Step 3:  Teach him to attract a woman who loves him, not his brother.  A major issue of resentment was his wife still very much was in love with Tristan, even though Tristan knew it would never work.  The old Tristan died, and the new was born.  She never got passed that.  And despite that fact, Alfred still “persuades” her to marry him instead.  He manipulates her by offering her security, but the issue remains.  The issue is never addressed to the point where she realizes she cannot be happy without Tristan.  (An issue within itself.)  So she commits suicide.  A man should never have to persuade or manipulate love.  Had Alfred been his own man, comfortable and secure within himself and addressed his own personal demons in his own way, he could have found someone who’d compliment his character as he compliments hers.  He’d be able to attract someone who loves him for who he is not his brother.

How will all of this help him?:  Again he’d be secure in himself, and begin identifying his own demons to address rather than trying to place blame on his brother.  And rather than be someone who fishes for acceptance he accepts himself and puts the former aside.  Also, he’d understand more fully the dynamic of attraction between a man and a woman.  Rather than being jaded because a woman isn’t solely attracted to a comfortable lifestyle, he’d be secure in knowing that he had the power to attract a woman himself rather than compare himself to another man.

Movie:   The Holiday

Character:  Jasper

Storyline:  Ah, you didn’t think I’d go without a Christmassy movie this time of year did you?  In the Holiday Iris is still in love with a guy who is marrying another woman, a man who has, in the past, used her and eventually told her that their love is like “a round peg in a square hole, it just doesn’t fit.”  In order to get away from it all she swaps houses for the Holiday with a woman in California.  Here she begins to see from afar that the “love” she had with Jasper was pure venom.

Issue at Hand:  Though Jasper’s overall role in the film is pretty much a scant few scenes, his role is huge.  He is a womanizer, but not just a womanizer; he likes to keep them on an emotional string.  Interestingly enough, he knows perfectly how to bait the hook and cast it.  He understands attraction, and he fully understands manipulation.  And sadly, men like this rarely see themselves needing help from Full 1mpact when in fact they may need it the most.

How does Full 1mpact address this?:  We’d begin by first seeing how willing Jasper would be to see what exactly he is creating with his actions.  And also allow him to understand himself a little better and his “need” to control multiple women.  By control we mean using manipulation tactics.
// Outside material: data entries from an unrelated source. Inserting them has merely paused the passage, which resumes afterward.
===== config.mk =====
export PLATFORM = sky130hd
export DESIGN_NAME = bwd_decoder
export DESIGN_NICKNAME = d
export VERILOG_FILES = /design/src/rtl/bwd_pkg.sv /design/src/rtl/bwd_window.sv /design/src/rtl/bwd_ctrl.sv /design/src/rtl/bwd_datapath.sv /design/src/rtl/bwd_decoder.sv
export SDC_FILE = /design/constraint.sdc
export NUM_CORES = 1
export LEC_CHECK = 0
export ABC_AREA = 1
export BUFFER_PORTS_ARGS = -buffer_cell sky130_fd_sc_hd__buf_2
export CAP_MARGIN = 20
export CORE_AREA = 4 4 135 137
export CTS_CLUSTER_DIAMETER = 120
export CTS_CLUSTER_SIZE = 12
export DETAILED_ROUTE_END_ITERATION = 10
export DIE_AREA = 0 0 139 141
export PLACE_DENSITY = 0.76
export SYNTH_ARGS = -nofsm -noshare
export SYNTH_HDL_FRONTEND = slang
export SYNTH_SLANG_ARGS = --single-unit

===== constraint.sdc =====
create_clock -name clk -period 6.1 [get_ports clk]
set_input_delay 1.83 -clock clk [delete_from_list [all_inputs] [get_ports clk]]
set_output_delay 1.83 -clock clk [all_outputs]
set_load 0.1 [all_outputs]
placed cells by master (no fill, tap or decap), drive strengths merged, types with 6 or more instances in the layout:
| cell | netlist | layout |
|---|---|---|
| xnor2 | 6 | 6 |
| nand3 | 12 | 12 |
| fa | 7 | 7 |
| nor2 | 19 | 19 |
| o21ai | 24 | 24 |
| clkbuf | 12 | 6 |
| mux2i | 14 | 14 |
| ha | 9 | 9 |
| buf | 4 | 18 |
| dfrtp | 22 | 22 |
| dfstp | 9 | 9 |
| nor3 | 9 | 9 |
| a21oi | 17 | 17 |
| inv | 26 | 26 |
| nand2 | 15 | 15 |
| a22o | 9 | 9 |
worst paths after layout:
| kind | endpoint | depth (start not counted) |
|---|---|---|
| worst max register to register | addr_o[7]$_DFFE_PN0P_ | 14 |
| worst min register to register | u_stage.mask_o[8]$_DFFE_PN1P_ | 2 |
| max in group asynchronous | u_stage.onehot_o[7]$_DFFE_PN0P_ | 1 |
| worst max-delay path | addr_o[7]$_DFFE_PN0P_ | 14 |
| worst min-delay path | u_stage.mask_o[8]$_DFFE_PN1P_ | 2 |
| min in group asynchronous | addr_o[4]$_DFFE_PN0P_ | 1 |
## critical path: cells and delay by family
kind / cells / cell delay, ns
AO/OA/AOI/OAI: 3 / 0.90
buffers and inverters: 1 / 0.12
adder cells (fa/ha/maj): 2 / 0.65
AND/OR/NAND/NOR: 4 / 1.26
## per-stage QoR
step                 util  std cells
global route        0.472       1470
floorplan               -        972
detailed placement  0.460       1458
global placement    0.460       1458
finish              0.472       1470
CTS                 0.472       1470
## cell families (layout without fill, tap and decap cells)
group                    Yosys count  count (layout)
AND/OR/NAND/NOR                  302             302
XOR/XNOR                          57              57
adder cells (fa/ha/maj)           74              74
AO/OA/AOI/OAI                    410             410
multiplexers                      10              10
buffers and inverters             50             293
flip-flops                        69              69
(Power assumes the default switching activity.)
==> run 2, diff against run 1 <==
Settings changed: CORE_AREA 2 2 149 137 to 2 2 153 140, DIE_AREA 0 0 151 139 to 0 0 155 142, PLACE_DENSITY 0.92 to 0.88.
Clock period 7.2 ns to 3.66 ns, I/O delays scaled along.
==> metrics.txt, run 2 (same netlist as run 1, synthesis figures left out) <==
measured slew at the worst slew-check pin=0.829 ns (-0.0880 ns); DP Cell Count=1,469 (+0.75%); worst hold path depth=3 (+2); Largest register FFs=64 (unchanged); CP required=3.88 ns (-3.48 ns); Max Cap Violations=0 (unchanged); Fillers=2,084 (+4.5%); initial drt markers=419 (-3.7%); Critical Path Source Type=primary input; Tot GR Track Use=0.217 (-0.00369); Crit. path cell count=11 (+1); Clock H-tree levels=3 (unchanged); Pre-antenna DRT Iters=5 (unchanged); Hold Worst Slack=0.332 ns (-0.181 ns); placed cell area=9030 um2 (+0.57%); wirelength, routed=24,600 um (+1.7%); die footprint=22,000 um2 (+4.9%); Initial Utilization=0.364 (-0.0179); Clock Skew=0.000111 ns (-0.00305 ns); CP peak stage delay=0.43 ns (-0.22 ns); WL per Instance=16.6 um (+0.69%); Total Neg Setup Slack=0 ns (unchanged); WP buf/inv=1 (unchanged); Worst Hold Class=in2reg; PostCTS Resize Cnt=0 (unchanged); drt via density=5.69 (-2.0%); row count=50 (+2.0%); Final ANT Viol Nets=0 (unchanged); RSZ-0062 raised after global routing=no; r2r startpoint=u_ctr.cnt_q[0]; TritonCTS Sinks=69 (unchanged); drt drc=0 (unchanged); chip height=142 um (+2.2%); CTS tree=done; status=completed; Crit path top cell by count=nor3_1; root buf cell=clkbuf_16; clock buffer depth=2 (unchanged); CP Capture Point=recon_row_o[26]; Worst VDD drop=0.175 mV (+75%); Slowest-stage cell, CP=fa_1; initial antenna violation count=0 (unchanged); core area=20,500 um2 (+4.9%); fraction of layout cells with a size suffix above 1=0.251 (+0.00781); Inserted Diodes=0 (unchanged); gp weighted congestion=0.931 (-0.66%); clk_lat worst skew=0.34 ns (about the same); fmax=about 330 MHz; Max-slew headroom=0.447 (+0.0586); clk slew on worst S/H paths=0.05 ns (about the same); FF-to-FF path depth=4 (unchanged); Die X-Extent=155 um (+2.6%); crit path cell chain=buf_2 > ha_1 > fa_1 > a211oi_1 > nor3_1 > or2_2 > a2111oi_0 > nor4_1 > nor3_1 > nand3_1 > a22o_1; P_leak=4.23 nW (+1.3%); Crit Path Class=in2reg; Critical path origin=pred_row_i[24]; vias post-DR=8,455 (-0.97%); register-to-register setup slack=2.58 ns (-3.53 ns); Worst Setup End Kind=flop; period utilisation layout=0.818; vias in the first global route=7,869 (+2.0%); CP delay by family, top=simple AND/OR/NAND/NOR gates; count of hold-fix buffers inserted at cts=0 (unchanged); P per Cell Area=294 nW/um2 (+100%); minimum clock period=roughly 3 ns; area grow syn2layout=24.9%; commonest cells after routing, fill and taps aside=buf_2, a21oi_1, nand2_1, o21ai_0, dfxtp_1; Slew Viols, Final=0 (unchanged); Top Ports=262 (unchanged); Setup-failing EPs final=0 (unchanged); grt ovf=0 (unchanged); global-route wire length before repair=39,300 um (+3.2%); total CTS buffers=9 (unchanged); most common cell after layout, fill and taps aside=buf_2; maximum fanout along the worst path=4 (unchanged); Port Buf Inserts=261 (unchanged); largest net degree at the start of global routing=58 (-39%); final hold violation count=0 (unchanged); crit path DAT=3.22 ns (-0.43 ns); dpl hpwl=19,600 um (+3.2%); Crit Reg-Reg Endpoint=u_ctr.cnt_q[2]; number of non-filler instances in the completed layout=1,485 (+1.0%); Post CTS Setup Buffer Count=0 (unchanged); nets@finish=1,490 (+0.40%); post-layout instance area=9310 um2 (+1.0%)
**config.mk**
```make
export PLATFORM = sky130hd
export DESIGN_NAME = spi_irq_ctrl
export DESIGN_NICKNAME = d
export VERILOG_FILES = /design/src/rtl/spi_irq_pkg.sv /design/src/rtl/irq_sticky_bank.sv /design/src/rtl/irq_mask_reg.sv /design/src/rtl/irq_wmark_cmp.sv /design/src/rtl/spi_irq_ctrl.sv
export SDC_FILE = /design/constraint.sdc
export NUM_CORES = 1
export LEC_CHECK = 0
export BUFFER_PORTS_ARGS = -buffer_cell sky130_fd_sc_hd__clkbuf_2
export CAP_MARGIN = 40
export CORE_ASPECT_RATIO = 1.1
export CORE_MARGIN = 2
export CORE_UTILIZATION = 30
export DETAILED_ROUTE_END_ITERATION = 12
export SLEW_MARGIN = 15
export SYNTH_ARGS = -nofsm -noshare
export SYNTH_HDL_FRONTEND = slang
export SYNTH_SLANG_ARGS = --single-unit
```
**constraint.sdc**
```tcl
create_clock -name clk -period 2.8 [get_ports clk]
set_input_delay 0.14 -clock clk [delete_from_list [all_inputs] [get_ports clk]]
set_output_delay 0.14 -clock clk [all_outputs]
set_load 0.02 [all_outputs]
```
Step 1:  Rather than calling him a womanizer and kicking his ass for his douchebag behavior, sometimes a more subtle approach is needed.  And that is to get him to identify that his actions are harmful.  I had a guy once ask, “Well what if I wasn’t married?”  My question immediately was, “Do all of the women in your life know about one another, and if so, are they okay with this?”  If the answer is no, then you, my friend are causing harm.  You are being dishonest at someone else’s expense.  It isn’t that Full 1mpact is all about monogamy, or against multiple relationships, so much as we are about honesty.  Honesty fills the gaps.  His actions are harmful in that when the truth is told, people are severely hurt.  His actions are at another person’s expense.  In the series, “Kill the Boy” that is typical “boy-behavior” in that his actions benefit him, and him alone.
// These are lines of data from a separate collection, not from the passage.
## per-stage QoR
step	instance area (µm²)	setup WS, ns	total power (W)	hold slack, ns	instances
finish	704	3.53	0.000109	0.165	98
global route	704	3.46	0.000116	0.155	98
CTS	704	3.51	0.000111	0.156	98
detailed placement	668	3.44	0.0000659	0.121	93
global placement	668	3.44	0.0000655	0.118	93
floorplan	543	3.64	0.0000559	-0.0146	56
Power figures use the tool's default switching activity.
==> config.mk <==
export PLATFORM = sky130hd
export DESIGN_NAME = can_rx_steer
export DESIGN_NICKNAME = d
export VERILOG_FILES = /design/src/rtl/can_acc_pkg.sv /design/src/rtl/can_buf_match.sv /design/src/rtl/can_rx_flags.sv /design/src/rtl/can_rx_steer.sv
export SDC_FILE = /design/constraint.sdc
export NUM_CORES = 1
export LEC_CHECK = 0
export CAP_MARGIN = 10
export CORE_AREA = 2 2 111 113
export DETAILED_ROUTE_END_ITERATION = 12
export DIE_AREA = 0 0 113 115
export DONT_BUFFER_PORTS = 1
export MAX_ROUTING_LAYER = met4
export PLACE_DENSITY = 0.45
export SYNTH_ARGS = -nofsm -noshare
export SYNTH_HDL_FRONTEND = slang
export SYNTH_HIERARCHICAL = 1
export SYNTH_SLANG_ARGS = --single-unit
==> constraint.sdc <==
create_clock -name clk -period 1.25 [get_ports clk]
set_input_delay 0.25 -clock clk [delete_from_list [all_inputs] [get_ports clk]]
set_output_delay 0.25 -clock clk [all_outputs]
set_load 0.01 [all_outputs]
## config.mk

```make
export PLATFORM = sky130hd
export DESIGN_NAME = can_tx_guard
export DESIGN_NICKNAME = d
export VERILOG_FILES = /design/src/rtl/can_guard_pkg.sv /design/src/rtl/dom_timeout_guard.sv /design/src/rtl/bus_edge_sync.sv /design/src/rtl/silence_timer.sv /design/src/rtl/can_tx_guard.sv
export SDC_FILE = /design/constraint.sdc
export NUM_CORES = 1
export LEC_CHECK = 0
export ABC_CLOCK_PERIOD_IN_PS = 3200
export BUFFER_PORTS_ARGS = -buffer_cell sky130_fd_sc_hd__buf_2
export CORE_MARGIN = 2
export CORE_UTILIZATION = 60
export DETAILED_ROUTE_END_ITERATION = 8
export PLACE_DENSITY = 0.85
export SLEW_MARGIN = 20
export SYNTH_ARGS = -nofsm -noshare
export SYNTH_HDL_FRONTEND = slang
export SYNTH_HIERARCHICAL = 1
export SYNTH_SLANG_ARGS = --single-unit
```

## constraint.sdc

```tcl
create_clock -name clk -period 3.2 [get_ports clk]
set_input_delay 0.48 -clock clk [delete_from_list [all_inputs] [get_ports clk]]
set_output_delay 0.48 -clock clk [all_outputs]
set_load 0.005 [all_outputs]
```
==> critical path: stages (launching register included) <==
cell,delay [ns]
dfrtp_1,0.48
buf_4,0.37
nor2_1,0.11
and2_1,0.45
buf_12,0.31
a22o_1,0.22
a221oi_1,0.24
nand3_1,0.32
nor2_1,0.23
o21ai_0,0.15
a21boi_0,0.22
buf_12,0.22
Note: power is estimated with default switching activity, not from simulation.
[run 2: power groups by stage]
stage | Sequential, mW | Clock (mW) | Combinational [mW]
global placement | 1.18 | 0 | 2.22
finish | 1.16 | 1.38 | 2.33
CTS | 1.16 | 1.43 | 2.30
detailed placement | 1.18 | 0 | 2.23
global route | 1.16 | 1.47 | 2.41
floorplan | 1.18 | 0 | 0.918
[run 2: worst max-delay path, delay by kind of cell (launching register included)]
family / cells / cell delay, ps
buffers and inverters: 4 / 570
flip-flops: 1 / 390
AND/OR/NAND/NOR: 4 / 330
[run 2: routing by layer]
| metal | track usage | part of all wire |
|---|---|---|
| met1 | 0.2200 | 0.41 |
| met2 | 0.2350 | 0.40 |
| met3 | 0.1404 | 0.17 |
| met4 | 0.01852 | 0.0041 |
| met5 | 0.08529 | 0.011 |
===== config.mk =====
export PLATFORM = sky130hd
export DESIGN_NAME = ct_timer_array
export DESIGN_NICKNAME = d
export VERILOG_FILES = /design/src/rtl/ct_pkg.sv /design/src/rtl/ct_sys_timer.sv /design/src/rtl/ct_cpu_timer.sv /design/src/rtl/ct_timer_array.sv
export SDC_FILE = /design/constraint.sdc
export NUM_CORES = 2
export LEC_CHECK = 0
export BUFFER_PORTS_ARGS = -buffer_cell sky130_fd_sc_hd__clkbuf_2
export CORE_UTILIZATION = 40
export DETAILED_ROUTE_END_ITERATION = 8
export REMOVE_ABC_BUFFERS = 1
export SYNTH_ARGS = -nofsm -noshare
export SYNTH_HDL_FRONTEND = slang
export SYNTH_HIERARCHICAL = 1
export SYNTH_SLANG_ARGS = --single-unit

===== constraint.sdc =====
create_clock -name clk -period 4.67 [get_ports clk]
set_clock_uncertainty 0.2 [all_clocks]
set_input_delay 0.467 -clock clk [delete_from_list [all_inputs] [get_ports clk]]
set_output_delay 0.467 -clock clk [all_outputs]
set_load 0.02 [all_outputs]

===== src/rtl/ct_pkg.sv =====
package ct_pkg;
    typedef enum logic [1:0] {
        MODE_LIMIT     = 2'd0,
        MODE_USER_IDLE = 2'd1,
        MODE_USER_RUN  = 2'd2
    } ct_state_e;

    localparam logic [1:0] REG_LIMIT  = 2'd0;
    localparam logic [1:0] REG_CNT_LO = 2'd1;
    localparam logic [1:0] REG_CNT_HI = 2'd2;
    localparam logic [1:0] REG_CTRL   = 2'd3;
endpackage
Step 2:  Help him understand he needs to make a choice.  Either get married, or don’t.  Either seals the deal, and commit to a life devoted to one woman, or if Jasper still feels he needs to live in the dating circuit, by all means, do so.  But choose and commit to that choice.  And not at the expense of other people.  He’d be better respected if he could commit to a lifestyle, or commit to changing that lifestyle when the time is right rather than hook and bait women.

Step 3:  Help him to identify his need to control and manipulate the emotions of women, and keep them on a string for when he thinks he needs them later.  Pop Psychology would suggest this is a major mother issue at work here.  Possibly, or any number of possibilities without fully knowing the entire backstory.  But more than likely there is a deeper, more sinister work at hand.  Probably a wound inside that he hasn’t faced or wrestled with.  You see, though his actions seem light-hearted, “hey I just want to have some fun, be with some ladies, no harm, no foul here.” They are actually very aggressive towards women.  His aggression is in the form of emotionally baiting women and dishonesty.  Though we are not therapists here at Full 1mpact, we do have access to them and would suggest to him the need to see one.  Otherwise he poses the possibility of damaging every relationship with women he is in.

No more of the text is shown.